> [Required action]: Return, from the data that follows, each line that holds the word "ends".

Task data START

$ cat src/logic/ppl_pkg.sv
// Purpose: Shared constants and types for the parallel port latch and direction block.
// Assumes: Classic Wishbone register access, one aligned 32-bit word per register.
// Notes: Printed offsets are not all multiples of four, so each offset is a register index.
// Function
// - Single-chip/boot reset: port C inputs, direction zero.
// - Expanded/test: port C is bus, access external.
// - Writing latched port C drives port C pins.
// - Active strobe edge captures port C pins.
// - Latch read/write clears strobe flag per mode.
// - Pulse control bit 7 sets port A7 direction.
// - Flag clear needs prior control read seeing it.
// - Edge select zero falling, one rising.
package ppl_pkg;
    localparam logic [15:0] IDX_PORT_B_DATA     = 16'h1004;
    localparam logic [15:0] IDX_PORT_C_LATCH    = 16'h1005;
    localparam logic [15:0] IDX_PORT_C_DIR      = 16'h1007;
    localparam logic [15:0] IDX_PORT_D_DATA     = 16'h1008;
    localparam logic [15:0] IDX_PORT_D_DIR      = 16'h1009;
    localparam logic [15:0] IDX_PORT_E_INPUT    = 16'h100A;
    localparam logic [15:0] IDX_PULSE_CTRL      = 16'h1026;
    localparam logic [15:0] IDX_PIO_CONTROL     = 16'h1002;
    localparam logic [15:0] IDX_IRQ_STATUS      = 16'h1040;
    localparam logic [15:0] IDX_IRQ_MASK        = 16'h1041;
    localparam logic [15:0] IDX_EXT_ACCESS      = 16'h1042;
    localparam int          BIT_PIO_FLAG        = 7;
    localparam int          BIT_PIO_STAI        = 6;
    localparam int          BIT_PIO_HNDS        = 4;
    localparam int          BIT_PIO_OIN         = 3;
    localparam int          BIT_PIO_EDGE        = 1;
    localparam int          BIT_PULSE_A7DIR     = 7;
    localparam logic [7:0]  RST_PIO_CONTROL     = 8'h03;
    localparam logic [7:0]  RST_ZERO            = 8'h00;
    localparam logic [7:0]  MASK_PORT_D         = 8'h3F;
    localparam logic [7:0]  MASK_PIO_WRITABLE   = 8'h7F;
    localparam logic [7:0]  MASK_PULSE_WRITABLE = 8'hF3;
    localparam int          IRQ_STROBE          = 0;
    localparam int          IRQ_EXT             = 1;
    localparam logic [1:0]  IRQ_BITS_MASK       = 2'h3;

    typedef enum logic [1:0] {
        PPL_MODE_SINGLE   = 2'b00,
        PPL_MODE_EXPANDED = 2'b01,
        PPL_MODE_BOOT     = 2'b10,
        PPL_MODE_TEST     = 2'b11
    } ppl_mode_t;

    typedef enum logic [1:0] {
        PPL_CLR_IDLE  = 2'b00,
        PPL_CLR_ARMED = 2'b01
    } ppl_clr_t;
endpackage : ppl_pkg

$ cat src/logic/ppl_strobe_if.sv
`timescale 1ns/1ps
// Purpose: Carries the strobe event from the edge detector to the register block.
// Assumes: Single clock domain.
// Notes: The detector drives edgeSeen and the filtered strobe level.
interface ppl_strobe_if;
    logic edgeSeen;
    logic strobeLevel;
    modport detector (output edgeSeen, output strobeLevel);
    modport consumer (input edgeSeen, input strobeLevel);
endinterface : ppl_strobe_if

$ cat src/logic/ppl_strobe_edge.sv
`timescale 1ns/1ps
// Purpose: Synchronises the strobe pin and flags the selected edge.
// Assumes: Strobe pin is asynchronous to clk.
// Notes: A change counts once the second and third stages agree.
module ppl_strobe_edge
    import ppl_pkg::*;
(
    input  wire logic clk,
    input  wire logic rstSyncN,
    input  wire logic strobePin,
    input  wire logic risingSel,
    ppl_strobe_if.detector evt
);
    logic sync1_q;
    logic sync2_q;
    logic sync3_q;
    logic level_q;
    logic edge_q;

    // Three-stage synchroniser; only the second stage reads the first.
    always_ff @(posedge clk or negedge rstSyncN) begin
        if (!rstSyncN) begin
            sync1_q <= 1'b1;
            sync2_q <= 1'b1;
            sync3_q <= 1'b1;
        end else begin
            sync1_q <= strobePin;
            sync2_q <= sync1_q;
            sync3_q <= sync2_q;
        end
    end

    // Accepted level changes only when two stages agree, then the chosen edge is flagged.
    always_ff @(posedge clk or negedge rstSyncN) begin
        if (!rstSyncN) begin
            level_q <= 1'b1;
            edge_q  <= 1'b0;
        end else begin
            edge_q <= 1'b0;
            if (sync2_q == sync3_q && sync3_q != level_q) begin
                level_q <= sync3_q;
                edge_q  <= (sync3_q == risingSel);
            end
        end
    end

    assign evt.edgeSeen    = edge_q;
    assign evt.strobeLevel = level_q;
endmodule : ppl_strobe_edge

$ cat src/logic/ppl_port_regs.sv
`timescale 1ns/1ps
// Purpose: Port B/D data, port C/D direction and port E input registers with the strobe-captured port C latch.
// Assumes: Classic Wishbone slave; byte address is four times the register index.
// Notes: Answers every access with ack one cycle after the request; unmapped reads return zero.
module ppl_port_regs
    import ppl_pkg::*;
(
    input  wire logic        clk,
    input  wire logic        rstn,
    input  wire logic        wb_cyc_i,
    input  wire logic        wb_stb_i,
    input  wire logic        wb_we_i,
    input  wire logic [17:0] wb_adr_i,
    input  wire logic [3:0]  wb_sel_i,
    input  wire logic [31:0] wb_dat_i,
    output logic      [31:0] wb_dat_o,
    output logic             wb_ack_o,
    input  wire logic [1:0]  modePins,
    input  wire logic        strobeAPin,
    input  wire logic [7:0]  portCIn,
    output logic      [7:0]  portCOut,
    output logic      [7:0]  portCOeN,
    output logic      [7:0]  portBOut,
    input  wire logic [5:0]  portDIn,
    output logic      [5:0]  portDOut,
    output logic      [5:0]  portDOeN,
    input  wire logic [7:0]  portEIn,
    output logic             portA7OeN,
    output logic             extAccess,
    output logic             irq
);
    logic       rstMeta_q;
    logic       rstSync_q;
    ppl_mode_t  mode_q;
    logic       modeLatched_q;
    logic [7:0] port_b_data_q;
    logic [7:0] latchC_q;
    logic [7:0] dirC_q;
    logic [5:0] port_d_data_q;
    logic [5:0] dirD_q;
    logic [7:0] pio_q;
    logic [7:0] pulse_q;
    ppl_clr_t   clrState_q;
    logic [1:0] irqStat_q;
    logic [1:0] irqMask_q;
    logic [7:0] cSync1_q;
    logic [7:0] cSync2_q;
    logic [7:0] cSync3_q;
    logic [7:0] cLevel_q;
    logic [7:0] eSync1_q;
    logic [7:0] eSync2_q;
    logic [7:0] eSync3_q;
    logic [7:0] eLevel_q;
    logic [5:0] dSync1_q;
    logic [5:0] dSync2_q;
    logic [5:0] dSync3_q;
    logic [5:0] dLevel_q;
    logic       extAcc_q;
    logic       ack_q;
    logic [31:0] rdat_q;
    logic [7:0] portCOut_q;
    logic [7:0] portCOeN_q;
    logic [5:0] portDOut_q;
    logic [5:0] portDOeN_q;
    logic       irq_q;
    logic       portA7OeN_q;
    logic       busMode;
    logic       req;
    logic       wrStb;
    logic       rdStb;
    logic [15:0] idx;
    logic [7:0] wByte;
    logic       hitLatch;
    logic       flagClear;
    logic       strobeEvt;
    logic [1:0] irqEvt;

    ppl_strobe_if strobeBus ();

    // Edge detector for the strobe A input.
    ppl_strobe_edge u_edge (
        .clk       (clk),
        .rstSyncN  (rstSync_q),
        .strobePin (strobeAPin),
        .risingSel (pio_q[BIT_PIO_EDGE]),
        .evt       (strobeBus.detector)
    );

    // Reset is released through two flip-flops.
    always_ff @(posedge clk or negedge rstn) begin
        if (!rstn) begin
            rstMeta_q <= 1'b0;
            rstSync_q <= 1'b0;
        end else begin
            rstMeta_q <= 1'b1;
            rstSync_q <= rstMeta_q;
        end
    end

    // Operating mode pins are caught once, at the first clock after reset release.
    always_ff @(posedge clk or negedge rstSync_q) begin
        if (!rstSync_q) begin
            mode_q        <= PPL_MODE_SINGLE;
            modeLatched_q <= 1'b0;
        end else if (!modeLatched_q) begin
            mode_q        <= ppl_mode_t'(modePins);
            modeLatched_q <= 1'b1;
        end
    end

    // Request decode; a new request is taken only while no ack is out.
    assign busMode   = (mode_q == PPL_MODE_EXPANDED) || (mode_q == PPL_MODE_TEST);
    assign req       = wb_cyc_i && wb_stb_i && !ack_q;
    assign wrStb     = req && wb_we_i && wb_sel_i[0];
    assign rdStb     = req && !wb_we_i;
    assign idx       = wb_adr_i[17:2];
    assign wByte     = wb_dat_i[7:0];
    assign hitLatch  = (idx == IDX_PORT_C_LATCH) && !busMode;
    assign strobeEvt = strobeBus.edgeSeen;
    // Latch access that completes the flag clearing sequence, matched to the handshake mode.
    assign flagClear = hitLatch && (clrState_q == PPL_CLR_ARMED) &&
                       ((pio_q[BIT_PIO_HNDS] && pio_q[BIT_PIO_OIN]) ? wrStb : rdStb);

    // Port C pin synchroniser; a change counts once stages two and three agree.
    always_ff @(posedge clk or negedge rstSync_q) begin
        if (!rstSync_q) begin
            cSync1_q <= RST_ZERO;
            cSync2_q <= RST_ZERO;
            cSync3_q <= RST_ZERO;
            cLevel_q <= RST_ZERO;
        end else begin
            cSync1_q <= portCIn;
            cSync2_q <= cSync1_q;
            cSync3_q <= cSync2_q;
            cLevel_q <= (cSync2_q & cSync3_q) | (cLevel_q & (cSync2_q | cSync3_q));
        end
    end

    // Port E pin synchroniser with the same agreement rule.
    always_ff @(posedge clk or negedge rstSync_q) begin
        if (!rstSync_q) begin
            eSync1_q <= RST_ZERO;
            eSync2_q <= RST_ZERO;
            eSync3_q <= RST_ZERO;
            eLevel_q <= RST_ZERO;
        end else begin
            eSync1_q <= portEIn;
            eSync2_q <= eSync1_q;
            eSync3_q <= eSync2_q;
            eLevel_q <= (eSync2_q & eSync3_q) | (eLevel_q & (eSync2_q | eSync3_q));
        end
    end

    // Port D pin synchroniser with the same agreement rule.
    always_ff @(posedge clk or negedge rstSync_q) begin
        if (!rstSync_q) begin
            dSync1_q <= 6'h00;
            dSync2_q <= 6'h00;
            dSync3_q <= 6'h00;
            dLevel_q <= 6'h00;
        end else begin
            dSync1_q <= portDIn;
            dSync2_q <= dSync1_q;
            dSync3_q <= dSync2_q;
            dLevel_q <= (dSync2_q & dSync3_q) | (dLevel_q & (dSync2_q | dSync3_q));
        end
    end

    // Software-written port and direction registers.
    always_ff @(posedge clk or negedge rstSync_q) begin
        if (!rstSync_q) begin
            port_b_data_q <= RST_ZERO;
            dirC_q  <= RST_ZERO;
            port_d_data_q <= 6'h00;
            dirD_q  <= 6'h00;
            pio_q   <= RST_PIO_CONTROL;
            pulse_q <= RST_ZERO;
        end else begin
            if (wrStb) begin
                case (idx)
                    IDX_PORT_B_DATA: begin
                        port_b_data_q <= wByte;
                    end
                    IDX_PORT_C_DIR: begin
                        if (!busMode) begin
                            dirC_q <= wByte;
                        end
                    end
                    IDX_PORT_D_DATA: begin
                        port_d_data_q <= wByte[5:0];
                    end
                    IDX_PORT_D_DIR: begin
                        dirD_q <= wByte[5:0];
                    end
                    IDX_PULSE_CTRL: begin
                        pulse_q <= wByte & MASK_PULSE_WRITABLE;
                    end
                    IDX_PIO_CONTROL: begin
                        pio_q[6:0] <= wByte[6:0] & MASK_PIO_WRITABLE[6:0];
                    end
                    default: begin
                    end
                endcase
            end
            // The strobe flag: set wins over the clearing latch access.
            if (strobeEvt && !busMode) begin
                pio_q[BIT_PIO_FLAG] <= 1'b1;
            end else if (flagClear) begin
                pio_q[BIT_PIO_FLAG] <= 1'b0;
            end
        end
    end

    // Port C latch: software write or strobe capture; capture wins on a collision.
    always_ff @(posedge clk or negedge rstSync_q) begin
        if (!rstSync_q) begin
            latchC_q <= RST_ZERO;
        end else if (strobeEvt && !busMode) begin
            latchC_q <= cLevel_q;
        end else if (wrStb && hitLatch) begin
            latchC_q <= wByte;
        end
    end

    // Clearing sequence: armed by a control read that sees the flag set.
    always_ff @(posedge clk or negedge rstSync_q) begin
        if (!rstSync_q) begin
            clrState_q <= PPL_CLR_IDLE;
        end else begin
            case (clrState_q)
                PPL_CLR_IDLE: begin
                    if (rdStb && idx == IDX_PIO_CONTROL && pio_q[BIT_PIO_FLAG]) begin
                        clrState_q <= PPL_CLR_ARMED;
                    end
                end
                PPL_CLR_ARMED: begin
                    if (flagClear || !pio_q[BIT_PIO_FLAG]) begin
                        clrState_q <= PPL_CLR_IDLE;
                    end
                end
                default: begin
                    clrState_q <= PPL_CLR_IDLE;
                end
            endcase
        end
    end

    // Interrupt mask register, same layout as the status register.
    always_ff @(posedge clk or negedge rstSync_q) begin
        if (!rstSync_q) begin
            irqMask_q <= 2'h0;
        end else if (wrStb && idx == IDX_IRQ_MASK) begin
            irqMask_q <= wByte[1:0] & IRQ_BITS_MASK;
        end
    end

    // Event sources of the sticky status bits.
    assign irqEvt[IRQ_STROBE] = strobeEvt && !busMode;
    assign irqEvt[IRQ_EXT]    = req && busMode && (idx == IDX_PORT_C_LATCH || idx == IDX_PORT_C_DIR);

    // Sticky interrupt status, write one to clear; a new event wins over the clear.
    for (genvar g = 0; g < 2; g++) begin : gStat
        always_ff @(posedge clk or negedge rstSync_q) begin
            if (!rstSync_q) begin
                irqStat_q[g] <= 1'b0;
            end else if (irqEvt[g]) begin
                irqStat_q[g] <= 1'b1;
            end else if (wrStb && idx == IDX_IRQ_STATUS && wByte[g]) begin
                irqStat_q[g] <= 1'b0;
            end
        end
    end

    // Bus answer: one-cycle ack, registered read data, external access pulse.
    always_ff @(posedge clk or negedge rstSync_q) begin
        if (!rstSync_q) begin
            ack_q    <= 1'b0;
            rdat_q   <= 32'h0000_0000;
            extAcc_q <= 1'b0;
        end else begin
            ack_q    <= req;
            extAcc_q <= irqEvt[IRQ_EXT];
            rdat_q   <= 32'h0000_0000;
            if (rdStb) begin
                case (idx)
                    IDX_PORT_B_DATA:  rdat_q[7:0] <= port_b_data_q;
                    IDX_PORT_C_LATCH: rdat_q[7:0] <= busMode ? RST_ZERO : latchC_q;
                    IDX_PORT_C_DIR:   rdat_q[7:0] <= busMode ? RST_ZERO : dirC_q;
                    IDX_PORT_D_DATA:  rdat_q[5:0] <= (port_d_data_q & dirD_q) | (dLevel_q & ~dirD_q);
                    IDX_PORT_D_DIR:   rdat_q[5:0] <= dirD_q;
                    IDX_PORT_E_INPUT: rdat_q[7:0] <= eLevel_q;
                    IDX_PULSE_CTRL:   rdat_q[7:0] <= pulse_q;
                    IDX_PIO_CONTROL:  rdat_q[7:0] <= pio_q;
                    IDX_IRQ_STATUS:   rdat_q[1:0] <= irqStat_q;
                    IDX_IRQ_MASK:     rdat_q[1:0] <= irqMask_q;
                    default:          rdat_q      <= 32'h0000_0000;
                endcase
            end
        end
    end

    // Port C pin drivers: enables are low while driving; bus modes release port C to the bus logic.
    always_ff @(posedge clk or negedge rstSync_q) begin
        if (!rstSync_q) begin
            portCOut_q <= RST_ZERO;
            portCOeN_q <= 8'hFF;
        end else begin
            portCOut_q <= latchC_q;
            portCOeN_q <= busMode ? 8'hFF : ~dirC_q;
        end
    end

    // Port D and port A7 pin drivers; the outputs come straight from these flops.
    always_ff @(posedge clk or negedge rstSync_q) begin
        if (!rstSync_q) begin
            portDOut_q  <= 6'h00;
            portDOeN_q  <= 6'h3F;
            portA7OeN_q <= 1'b1;
        end else begin
            portDOut_q  <= port_d_data_q;
            portDOeN_q  <= ~dirD_q;
            portA7OeN_q <= ~pulse_q[BIT_PULSE_A7DIR];
        end
    end

    // Level interrupt: an unmasked status bit or the enabled strobe flag.
    always_ff @(posedge clk or negedge rstSync_q) begin
        if (!rstSync_q) begin
            irq_q <= 1'b0;
        end else begin
            irq_q <= |(irqStat_q & irqMask_q) || (pio_q[BIT_PIO_FLAG] && pio_q[BIT_PIO_STAI]);
        end
    end

    assign wb_dat_o  = rdat_q;
    assign wb_ack_o  = ack_q;
    assign portCOut  = portCOut_q;
    assign portCOeN  = portCOeN_q;
    assign portBOut  = port_b_data_q;
    assign portDOut  = portDOut_q;
    assign portDOeN  = portDOeN_q;
    assign portA7OeN = portA7OeN_q;
    assign extAccess = extAcc_q;
    assign irq       = irq_q;
endmodule : ppl_port_regs

$ cat config.mk
export PLATFORM = sky130hd
export DESIGN_NAME = ppl_port_regs
export DESIGN_NICKNAME = d
export VERILOG_FILES = /design/src/logic/ppl_pkg.sv /design/src/logic/ppl_strobe_if.sv /design/src/logic/ppl_strobe_edge.sv /design/src/logic/ppl_port_regs.sv
export SDC_FILE = /design/constraint.sdc
export NUM_CORES = 1
export LEC_CHECK = 0
export BUFFER_PORTS_ARGS = -buffer_cell sky130_fd_sc_hd__buf_2
export CORE_AREA = 2 2 117 119
export DETAILED_ROUTE_END_ITERATION = 12
export DIE_AREA = 0 0 119 121
export GPL_TIMING_DRIVEN = 0
export PLACE_DENSITY = 0.88
export SYNTH_ARGS = -nofsm -noshare
export SYNTH_HDL_FRONTEND = slang
export SYNTH_SLANG_ARGS = --single-unit
export TNS_END_PERCENT = 10
$ cat constraint.sdc
create_clock -name clk -period 12.3 [get_ports clk]
set_input_delay 3.075 -clock clk [delete_from_list [all_inputs] [get_ports clk]]
set_output_delay 3.075 -clock clk [all_outputs]
set_load 0.05 [all_outputs]
After elaboration in Yosys (flattened, before gate mapping)
Index checks and enable logic that the tools add are counted.

Equality and inequality tests: 18. Muxes and demuxes: 20. Bitwise operators: 20. Reductions and logical operators: 42.

Operators by type and width (number): $eq 16x13->1 const B (10); $mux 8 (6); $and 8x8->8 (4); $or 8x8->8 (4); $pmux 4 s8 (1); $and 6x6->6 (4); $logic_and 1x1->1 (21); $pmux 2 s10 (1); $or 6x6->6 (3); $pmux 2 s6 (1); $reduce_and 2->1 (6); $mux 1 (8); $not 8->8 (1); $reduce_bool 2->1 (4); $not 6->6 (1); $eq 2x1->1 const B (2); $logic_not 1->1 (4); $logic_or 1x1->1 (4); $mux 2 (2); $pmux 2 s2 (1); $reduce_and 3->1 (1); $and 2x2->2 (1); $eq 1x1->1 (2); $eq 2x2->1 const B (1); other kinds (6) (7).

Bits in registers: 194. Input port bits: 84. Word-level logic and storage cells: 142.

Logic depth before layout (Yosys ltp)
Gate-level depths: netlist (run 1).

Word-level depth: 9. Depth in mapped cells: 7. Mapped depth without buffers: 5.

Cells and area by module
A second synthesis (run 1) with hierarchy kept.

Cell total of the unflattened synthesis: 487. Area total of the unflattened synthesis: 7030.5 µm².

By module, submodules not included: ppl_port_regs (times used 1, cells each 478, area each 6867.8 µm², seq. area each 4700.8 µm²); ppl_strobe_edge (times used 1, cells each 9, area each 162.7 µm², seq. area each 130.1 µm²).

Worst setup path before layout (run 1)
No wires, ideal clock.

Path type: input to register. Start: input wb_adr_i[15]. End: register dirC_q[0]. Library setup time: 128 ps. Arrival time: 4692 ps. Required time: 12172 ps. Path slack: 7480 ps. Stages on the path: 5. Path through: nor4b_4 > nand3_4 > or4_1 > buf_2 > mux2_1.

Longest elaborated chain between the ends: 2.

RTL lines: from (decl) (RTL line ppl_port_regs.sv:13) `input wire logic [17:0] wb_adr_i,`; $eq 16x13->1 (RTL line ppl_port_regs.sv:180) `case (idx)`; $reduce_and 3->1 (no line); to (signal assigned) (RTL line ppl_port_regs.sv:186) `dirC_q <= wByte;`; to (decl) (RTL line ppl_port_regs.sv:38) `logic [7:0] dirC_q;`.

Every way passes these cells. A chain may end at the register's enable or synchronous reset.

Worst setup path after layout (run 1)
Start: input wb_adr_i[15]. End: register rdat_q[1], in the netlist wb_dat_o[1].

Longest elaborated chain between the ends: 3.

RTL lines: $eq 16x13->1 (RTL line ppl_port_regs.sv:285) `case (idx)`; $pmux 2 s10 * (RTL line ppl_port_regs.sv:285); $mux 8 * (RTL line ppl_port_regs.sv:284) `if (rdStb) begin`; to (signal assigned) (RTL line ppl_port_regs.sv:286) `IDX_PORT_B_DATA: rdat_q[7:0] <= port_b_data_q;`; to (signal assigned) (RTL line ppl_port_regs.sv:287) `IDX_PORT_C_LATCH: rdat_q[7:0] <= busMode ? RST_ZERO : latchC_q;`; to (signal assigned) (RTL line ppl_port_regs.sv:288) `IDX_PORT_C_DIR: rdat_q[7:0] <= busMode ? RST_ZERO : dirC_q;`; to (decl) (RTL line ppl_port_regs.sv:60) `logic [31:0] rdat_q;`.

Mark *: on every way between the ends. The rest lies on a longest branch, timed or not.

Task data END

> [Result for this exercise]:
Longest elaborated chain between the ends: 2.
Longest elaborated chain between the ends: 3.
Mark *: on every way between the ends. The rest lies on a longest branch, timed or not.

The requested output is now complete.